Basedow病の精査前にヨウ素摂取を制限する必要があるのは、甲状腺ホルモンの合成原料がヨウ素であるため。検査前にヨウ素を多く含む食品を摂取すると、甲状腺の機能が一時的に抑制されたり過剰に反応したりし、検査結果の信頼性が損なわれる。特に放射性ヨウ素を用いる検査では、その影響が顕著になる。

解説

Basedow病は自己免疫性疾患で、甲状腺が過剰にホルモンを産生する。その診断のため行われる甲状腺アイソトープ(123I)摂取率検査では、検査前のヨウ素摂取量が結果に直接影響する。ヨウ素を多く含む食品を摂取すると、一時的に甲状腺の活動が抑制される(Wolff-Chaikoff効果)可能性がある。

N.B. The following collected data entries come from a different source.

File: config.mk
export PLATFORM = sky130hd
export DESIGN_NAME = wb_master_arbiter_flat
export DESIGN_NICKNAME = d
export VERILOG_FILES = /design/src/logic/soc_pkg.sv /design/src/logic/wb_bus_if.sv /design/src/logic/wb_master_arbiter.sv /design/src/flat_wrapper.sv
export VERILOG_INCLUDE_DIRS = /design/src /design/src/logic
export SDC_FILE = /design/constraint.sdc
export NUM_CORES = 1
export LEC_CHECK = 0
export ABC_AREA = 1
export BUFFER_PORTS_ARGS = -buffer_cell sky130_fd_sc_hd__buf_4
export CORE_AREA = 5 5 162 164
export CTS_CLUSTER_SIZE = 8
export DETAILED_ROUTE_END_ITERATION = 10
export DIE_AREA = 0 0 167 169
export HOLD_SLACK_MARGIN = 0.15
export SYNTH_ARGS = -nofsm -noshare
export SYNTH_HDL_FRONTEND = slang
export SYNTH_SLANG_ARGS = --single-unit
export TNS_END_PERCENT = 20
File: constraint.sdc
create_clock -name wb_clk_i -period 1.75 [get_ports wb_clk_i]
set_input_delay 0 -clock wb_clk_i [delete_from_list [all_inputs] [get_ports wb_clk_i]]
set_output_delay 0 -clock wb_clk_i [all_outputs]
set_load 0.1 [all_outputs]
File: src/logic/soc_defs.svh
/* Bus widths, address map and UART offsets for the tile.
   Regions decode on the top address byte only. */

`ifndef SOC_DEFS_SVH
`define SOC_DEFS_SVH

////////////////////////////////////////////////////////////////////////////
// Bus widths
////////////////////////////////////////////////////////////////////////////
`define SOC_AW   32
`define SOC_DW   32
`define SOC_SELW 4

////////////////////////////////////////////////////////////////////////////
// Address map
////////////////////////////////////////////////////////////////////////////
// 2^10 words, 4 KiB of main RAM
`define SOC_MEM_AW 10

`define SOC_MEM_REGION  8'h00
`define SOC_UART_REGION 8'h90

////////////////////////////////////////////////////////////////////////////
// UART register numbers
////////////////////////////////////////////////////////////////////////////
`define SOC_UART_RBR_THR 3'd0
`define SOC_UART_IER     3'd1
`define SOC_UART_LSR     3'd5
`define SOC_UART_SCR     3'd7

`endif
File: src/logic/soc_pkg.sv
/* Bus word types and the two address views used by the slaves.
   The union assumes a 32-bit address. */

`include "soc_defs.svh"

package soc_pkg;

  typedef logic [`SOC_AW-1:0]   wb_addr_t;
  typedef logic [`SOC_DW-1:0]   wb_data_t;
  typedef logic [`SOC_SELW-1:0] wb_sel_t;

  // Master index, lower value wins arbitration
  typedef enum logic [1:0] {
    MST_DATA = 2'd0,
    MST_INSN = 2'd1,
    MST_DBG  = 2'd2
  } mst_e;

  typedef struct packed {
    logic [7:0]  region;
    logic [21:0] word;
    logic [1:0]  lane;
  } mem_view_t;

  typedef struct packed {
    logic [7:0]  region;
    logic [18:0] unused;
    logic [2:0]  reg_num;
    logic [1:0]  lane;
  } uart_view_t;

  // Same address word, RAM or UART layout
  typedef union packed {
    mem_view_t  mem;
    uart_view_t uart;
  } wb_addr_u;

endpackage

File: src/logic/wb_bus_if.sv
/* Wishbone classic bus, no bursts and no retry.
   Request is held until ack or err. */

`timescale 1ns/1ps

interface wb_bus_if;

  // Master to slave
  soc_pkg::wb_addr_t adr;
  soc_pkg::wb_data_t dat_m2s;
  soc_pkg::wb_sel_t  sel;
  logic              we;
  logic              cyc;
  logic              stb;

  // Slave to master
  soc_pkg::wb_data_t dat_s2m;
  logic              ack;
  logic              err;

  modport master (
    output adr, dat_m2s, sel, we, cyc, stb,
    input  dat_s2m, ack, err
  );

  modport slave (
    input  adr, dat_m2s, sel, we, cyc, stb,
    output dat_s2m, ack, err
  );

endinterface

File: src/logic/wb_master_arbiter.sv
/* Fixed priority data > insn > debug with the grant held while cyc stays high.
   Waiting masters see neither ack nor err. */

`timescale 1ns/1ps

module wb_master_arbiter (
  input  logic              wb_clk_i,
  input  logic              rst_i,
  input  soc_pkg::wb_addr_t dwb_adr_i,
  input  soc_pkg::wb_data_t dwb_dat_i,
  input  soc_pkg::wb_sel_t  dwb_sel_i,
  input  logic              dwb_we_i,
  input  logic              dwb_cyc_i,
  input  logic              dwb_stb_i,
  output soc_pkg::wb_data_t dwb_dat_o,
  output logic              dwb_ack_o,
  output logic              dwb_err_o,
  input  soc_pkg::wb_addr_t iwb_adr_i,
  input  soc_pkg::wb_data_t iwb_dat_i,
  input  soc_pkg::wb_sel_t  iwb_sel_i,
  input  logic              iwb_we_i,
  input  logic              iwb_cyc_i,
  input  logic              iwb_stb_i,
  output soc_pkg::wb_data_t iwb_dat_o,
  output logic              iwb_ack_o,
  output logic              iwb_err_o,
  input  soc_pkg::wb_addr_t dbg_adr_i,
  input  soc_pkg::wb_data_t dbg_dat_i,
  input  soc_pkg::wb_sel_t  dbg_sel_i,
  input  logic              dbg_we_i,
  input  logic              dbg_cyc_i,
  input  logic              dbg_stb_i,
  output soc_pkg::wb_data_t dbg_dat_o,
  output logic              dbg_ack_o,
  output logic              dbg_err_o,
  wb_bus_if.master          bus
);

  soc_pkg::mst_e owner_q;
  soc_pkg::mst_e cur;
  logic          busy_q;
  logic          owner_cyc;
  logic          hold;

  ////////////////////////////////////////////////////////////////////////////
  // Grant selection
  ////////////////////////////////////////////////////////////////////////////
  always_comb begin
    case (owner_q)
      soc_pkg::MST_DATA: owner_cyc = dwb_cyc_i;
      soc_pkg::MST_INSN: owner_cyc = iwb_cyc_i;
      default:           owner_cyc = dbg_cyc_i;
    endcase
    hold = busy_q && owner_cyc;
    // Idle bus goes to the highest requester in the same cycle
    if (hold)           cur = owner_q;
    else if (dwb_cyc_i) cur = soc_pkg::MST_DATA;
    else if (iwb_cyc_i) cur = soc_pkg::MST_INSN;
    else                cur = soc_pkg::MST_DBG;
  end

  always_ff @(posedge wb_clk_i) begin
    if (rst_i) begin
      busy_q  <= 1'b0;
      owner_q <= soc_pkg::MST_DATA;
    end else begin
      busy_q  <= bus.cyc;
      owner_q <= cur;
    end
  end

  ////////////////////////////////////////////////////////////////////////////
  // Request mux
  ////////////////////////////////////////////////////////////////////////////
  always_comb begin
    case (cur)
      soc_pkg::MST_DATA: begin
        bus.adr     = dwb_adr_i;
        bus.dat_m2s = dwb_dat_i;
        bus.sel     = dwb_sel_i;
        bus.we      = dwb_we_i;
        bus.cyc     = dwb_cyc_i;
        bus.stb     = dwb_stb_i;
      end
      soc_pkg::MST_INSN: begin
        bus.adr     = iwb_adr_i;
        bus.dat_m2s = iwb_dat_i;
        bus.sel     = iwb_sel_i;
        bus.we      = iwb_we_i;
        bus.cyc     = iwb_cyc_i;
        bus.stb     = iwb_stb_i;
      end
      default: begin
        bus.adr     = dbg_adr_i;
        bus.dat_m2s = dbg_dat_i;
        bus.sel     = dbg_sel_i;
        bus.we      = dbg_we_i;
        bus.cyc     = dbg_cyc_i;
        bus.stb     = dbg_stb_i;
      end
    endcase
  end

  // Response goes back to the current owner only
  assign dwb_ack_o = bus.ack && (cur == soc_pkg::MST_DATA);
  assign dwb_err_o = bus.err && (cur == soc_pkg::MST_DATA);
  assign dwb_dat_o = (cur == soc_pkg::MST_DATA) ? bus.dat_s2m : '0;
  assign iwb_ack_o = bus.ack && (cur == soc_pkg::MST_INSN);
  assign iwb_err_o = bus.err && (cur == soc_pkg::MST_INSN);
  assign iwb_dat_o = (cur == soc_pkg::MST_INSN) ? bus.dat_s2m : '0;
  assign dbg_ack_o = bus.ack && (cur == soc_pkg::MST_DBG);
  assign dbg_err_o = bus.err && (cur == soc_pkg::MST_DBG);
  assign dbg_dat_o = (cur == soc_pkg::MST_DBG) ? bus.dat_s2m : '0;

  // A request still waiting for its response keeps the bus
  a_owner_held : assert property (@(posedge wb_clk_i) disable iff (rst_i)
    (bus.cyc && bus.stb && !bus.ack && !bus.err) |=> (cur == $past(cur)));

endmodule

そのため、検査前はヨウ素を多く含む食品の摂取を控える。海藻類(昆布、わかめ、ひじきなど)は特にヨウ素含有量が高く、検査前に摂取を避けることが重要である。

選択肢の確認

1.果 物:ビタミンや食物繊維を含み、ヨウ素は極めて少ないため制限の対象ではない。
2.肉 類:タンパク質源として重要で、ヨウ素含有量は低い。検査前には摂取を控える必要がない。
3.海藻類:ヨウ素を非常に多く含み、甲状腺ホルモン合成に直接影響。検査前には必ず制限が必要。
4.緑黄色野菜:ビタミンAやCが豊富だが、ヨウ素含有量は極めて少なく、制限の対象ではない。

覚えるポイント

「海藻類=ヨウ素=検査結果に影響」を覚えて、検査前に必ず避けるべき食品を確認しよう。